Class Labels( '𝑧!#, '𝑧!") ( '𝑧$#, '𝑧$")

CATNet: Context-aware Attention Two-Stream Network

Context enhances visual recognition in the model

What, where, and when of contextual modulation

Outline

Mengmi Zhang

Zhang et al, Nature Communications 2018

High-resolution fovea, low-resolution periphery

We are legally blind outside the fovea

DO NOT MOVE YOUR EYES!

Eye movements are critical for scene understanding

Four key properties of visual search

1. Selectivity[Distinguishing target from distractors]

2. Invariance [Finding target irrespective of changes in appearance]

3. Efficiency [Rapid search, avoiding exhaustive exploration]

4. Generalization [No training required]

Waldo, Wally,CharlieWalter

Active sampling during visual search

Zhang et al, 2018

Mengmi Zhang

Invariant Visual Search Network (IVSN)

VGG16 (Simonyan et al 2014)Visual search circuitry: e.g. Bichot et al (2015)

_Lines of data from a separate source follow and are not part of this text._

## timer_top
module timer_top (
	input  wire sys_clk,
	input  wire sys_rst_n,
	input  wire tim_psel,
	input  wire tim_penable,
	input  wire tim_pwrite,
	input  wire [11:0] tim_paddr,
	input  wire [31:0] tim_pwdata,
	input  wire [3:0]  tim_pstrb,
	output wire [31:0] tim_prdata,
	output wire tim_pslverr,
	output wire tim_pready,
	output wire tim_int,
	input  wire dbg_mode
);
Size in the first run: ~1300 cells after synthesis.
make LEC_CHECK=0 ABC_AREA=0 CAP_MARGIN=15 CORE_MARGIN=2 CORE_UTILIZATION=72 CTS_CLUSTER_DIAMETER=395 GPL_TIMING_DRIVEN=1 HOLD_SLACK_MARGIN=0.3 MIN_ROUTING_LAYER=met1 SETUP_SLACK_MARGIN=-0.5 SLEW_MARGIN=35 TNS_END_PERCENT=95 finish   # period 6.57 ns
run.sh (not shown) runs the stock make flow with config.mk's settings and CLKGATE_MAP_FILE=.
Rerun with:
ABC_AREA = unset   (was 0)
CAP_MARGIN = 20   (was 15)
CTS_CLUSTER_DIAMETER = 119   (was 395)
CTS_CLUSTER_SIZE = 24   (was unset)
HOLD_SLACK_MARGIN = unset   (was 0.3)
SETUP_SLACK_MARGIN = -0.22   (was -0.5)
clock period = 3.49 ns   (was 6.57 ns; I/O delays follow)
Effect:
- With this change the flow completed and failed the layout checks on negative setup slack
- sequential share of layout area shrinks by 0.22 points
- clock power grows by roughly a tenth
- register-to-register slack loses 2.4 ns
- non-clock buffer count grows by 46
- sequential power grows by well over a third
- clock skew shrinks by 0.0058 ns
- wire length grows slightly
- global-route usage grows by 0.42 points
- area after synthesis stays the same
- total power grows by well over a third
Rerun with:
CORE_UTILIZATION = 40   (was 72)
CTS_CLUSTER_DIAMETER = unset   (was 119)
CTS_CLUSTER_SIZE = unset   (was 24)
GPL_TIMING_DRIVEN = unset   (was 1)
MIN_ROUTING_LAYER = unset   (was met1)
PLACE_DENSITY = 0.6   (was unset)
SETUP_SLACK_MARGIN = unset   (was -0.22)
SLEW_MARGIN = 20   (was 35)
TNS_END_PERCENT = unset   (was 95)
clock period = 7.12 ns   (was 3.49 ns; I/O delays follow)
The changed run passed the timing, design-rule and antenna checks.
Total power drops by well over a third.
Setup slack is better by 1.3 ns.
Clock-buffer cell count grows by 25.
Rerun with:
ABC_AREA = 1   (was unset)
CORE_UTILIZATION = 72   (was 40)
CTS_CLUSTER_DIAMETER = 105   (was unset)
CTS_CLUSTER_SIZE = 74   (was unset)
PLACE_DENSITY = unset   (was 0.6)
PLACE_DENSITY_LB_ADDON = 0.28   (was unset)
SETUP_SLACK_MARGIN = 0.82   (was unset)
clock period = 3.25 ns   (was 7.12 ns; I/O delays follow)
Result:
- The changed run died in global routing (5_1_grt), error GRT-0232
- synthesized area rose by 16%
- die area is lower by 35%
- synthesized cell count grows by 88%


build 50:
timer_top again, from the RTL that the note above started with.
make LEC_CHECK=0 ABC_AREA=1 CAP_MARGIN=20 CORE_ASPECT_RATIO=0.52 CORE_MARGIN=2 CORE_UTILIZATION=19 CTS_CLUSTER_SIZE=33 GPL_ROUTABILITY_DRIVEN=0 GPL_TIMING_DRIVEN=1 HOLD_SLACK_MARGIN=-0.02 MAX_ROUTING_LAYER=met4 MIN_ROUTING_LAYER=met1 SLEW_MARGIN=35 TNS_END_PERCENT=75 finish   # period 6.13 ns
Input-level comparison between build 83 and build 50:
Settings: CTS_CLUSTER_SIZE now 61, was 33; CORE_UTILIZATION now 22, was 19; SETUP_SLACK_MARGIN now 0.69, previously not set; PLACE_DENSITY_LB_ADDON now 0.26, previously not set; GPL_ROUTABILITY_DRIVEN no longer set, was 0; HOLD_SLACK_MARGIN no longer set, was -0.02; CORE_ASPECT_RATIO no longer set, was 0.52; TNS_END_PERCENT now 50, was 75; MAX_ROUTING_LAYER no longer set, was met4.
--- outcome ---
Between build 83 and build 50, the sequential share of layout area figures differ only marginally.
Diff build 83..build 50 | ratio of routed vias to standard cells | negligible
Chip footprint went down by more than 10% going from build 50 to build 83.
Delta(routing usage on met3, build 83 - build 50) < 0
The number of tapcells of build 83 is lower than that of build 50.
Compared with build 50, build 83 shows final-layout fill cell count lower by 1113.
Build 83 vs build 50, fmax went up by about 2%.
The final reports for build 83 and build 50 show first-iteration DRC count lower in the former.
Build 83 against build 50: final total power grew by 1.6%, final cell count decreased 135.
diff inputs: build 83 => build 8
Settings: clearing SETUP_SLACK_MARGIN, which used to be 0.69; clearing GPL_TIMING_DRIVEN, which used to be 1; clearing ABC_AREA, which used to be 1; clearing TNS_END_PERCENT, which used to be 50; clearing CTS_CLUSTER_SIZE, which used to be 61; swapping 22 for 64 in CORE_UTILIZATION; swapping 35 for 20 in SLEW_MARGIN; clearing MIN_ROUTING_LAYER, which used to be met1; clearing PLACE_DENSITY_LB_ADDON, which used to be 0.26; swapping 6.13 for 4.48 in the clock period (ns, I/O delays scaled along).
--- outcome ---
Final critical-path setup slack delta for build 8 relative to build 83: 0.65 ns lower. Of build 83 and build 8, build 83 shows the higher via count of the first global-routing pass, with build 8 below it. Build 8 vs build 83, detailed route wirelength on metal3 went up by 44%. From build 83 to build 8 the numbers moved as follows: starting density of the core has increased; overall routed net length has decreased; tightest slew margin relative to the limit has decreased; tally of buffers added on design ports has remained practically unchanged; via count normalized by instance count has increased. Taking build 8 over build 83, the leakage component of the power ratio works out to 0.80.
--- input diff build 8..build 66 ---
Settings: CTS_CLUSTER_SIZE: unset -> 14; CORE_UTILIZATION: 64 -> 70; PLACE_DENSITY: unset -> 0.6; the clock period (ns, I/O delays scaled along): 4.48 -> 3.9.
## What came out
- Although build 66 finished all stages, its layout failed final checks on setup timing.
- The lower number of standard cells in the final layout excluding fillers came out of build 66.
- Side by side, final core utilization turned out higher in build 66 than in build 8.
- Compared to build 8, build 66 has total die area 1800 um^2 lower.
- Build 66 — slew at the pin closest to its max-slew limit 0.19 ns lower, build 8 as reference
- On non-clock buffer total of the final layout: build 66 sits above build 8.
- Of build 8 and build 66, the run reporting the higher fraction of met2 tracks used by global routing was build 66.
- Going from build 8 to build 66, number of placed instances, taps included went down; multi-input gate share of total cell area moved down; final worst slack now sits lower; post-detailed-placement cell area has increased.
The inputs of build 35 differ from those of build 66 as listed below.
Settings: CORE_UTILIZATION: 70 -> 72; CTS_CLUSTER_DIAMETER: unset -> 105; SETUP_SLACK_MARGIN: unset -> 0.44; CTS_CLUSTER_SIZE: 14 -> unset; CAP_MARGIN: 20 -> 5; the clock period (ns, I/O delays scaled along): 3.9 -> 3.18.
Findings:
FAIL build 35 @ 5_1_grt: tool exited with error. Looking at build 35 and build 66, the synthesized-area fraction occupied by xor and xnor cells is a wash. Going from build 66 to build 35, number of placed instances, taps included has increased; synthesized cell count neither gained nor lost much; total half-perimeter wirelength after legalization and detailed placement up about 2.4%. Relative to build 66, build 35 degrades post-place setup slack. Per the comparison of build 35 with build 66, global placement routability congestion dropped 0.61%, horizontal die dimension dropped about 1.4%, core area dropped 3.3%, die outline height dropped 1.9 um. Relative to build 66, die size decreased by about 2.7% in build 35. Re cell area after technology mapping: no difference whatsoever between build 66 and build 35.
Here is what was changed in the inputs of build 6 compared with build 35.
Settings: clearing PLACE_DENSITY, which used to be 0.6; putting PLACE_DENSITY_LB_ADDON at 0.28 where nothing was set; clearing SETUP_SLACK_MARGIN, which used to be 0.44; swapping 5 for 20 in CAP_MARGIN; swapping 3.18 for 3.25 in the clock period (ns, I/O delays scaled along).
The flow completed for build 6, but it is not clean: the layout still shows setup timing.
The number of gates given a new drive strength after cts in build 6 sits 129 below the value recorded for build 35.
Compared with build 35, in build 6 effective utilization at floorplan barely changed; routability congestion estimate from global placement now sits higher; deepest clock path buffer count was more or less identical.
Power figures rest on the tool's default switching activity, not on a simulated workload.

Scan to download paper+code+data

Zhang et al. Nature Communications 2018

Neurally inspired model captures sampling behavior

Finding any Waldo: zero-shot invariant and efficient visual search.Zhang et al, 2018

Summary

Attractor-based recurrent neural networks can perform pattern completion

Top-down signals can guide eye movements during visual search

Recurrent connections and eccentricity dependence help incorporate context

Divide and Conquer Strategy: A sequence of flexible, reusable, interchangeable visual routines

Algorithm discovery: neuroscience + behavior + computational models

http://klab.tch.harvard.edugabriel.kreiman@tch.harvard.edu

Recurrent computations to the rescue

Gabriel Kreiman

http://klab.tch.harvard.edu

Virtual BMM 2020

gabriel.kreiman@tch.harvard.edu

A long and exciting way forward

Microsoft Captioning Bothttps://www.captionbot.ai/

Kreiman and Serre, 2020Beyond the feedforward sweep

The what, where, and when of contextual modulation

Gabriel Kreiman ://cbmm.mit.edu/.../BMM_11Aug2020_Kreiman.pdf · Virtual BMM 2020...

Documents

Visual Object Recognition Neurobiology 230 – Harvard / GSAS 78454 Gabriel Kreiman Email: gabriel.kreiman@tch.harvard.edu gabriel.kreiman@tch.harvard.edu

they came ….. they settled ….. they contributed …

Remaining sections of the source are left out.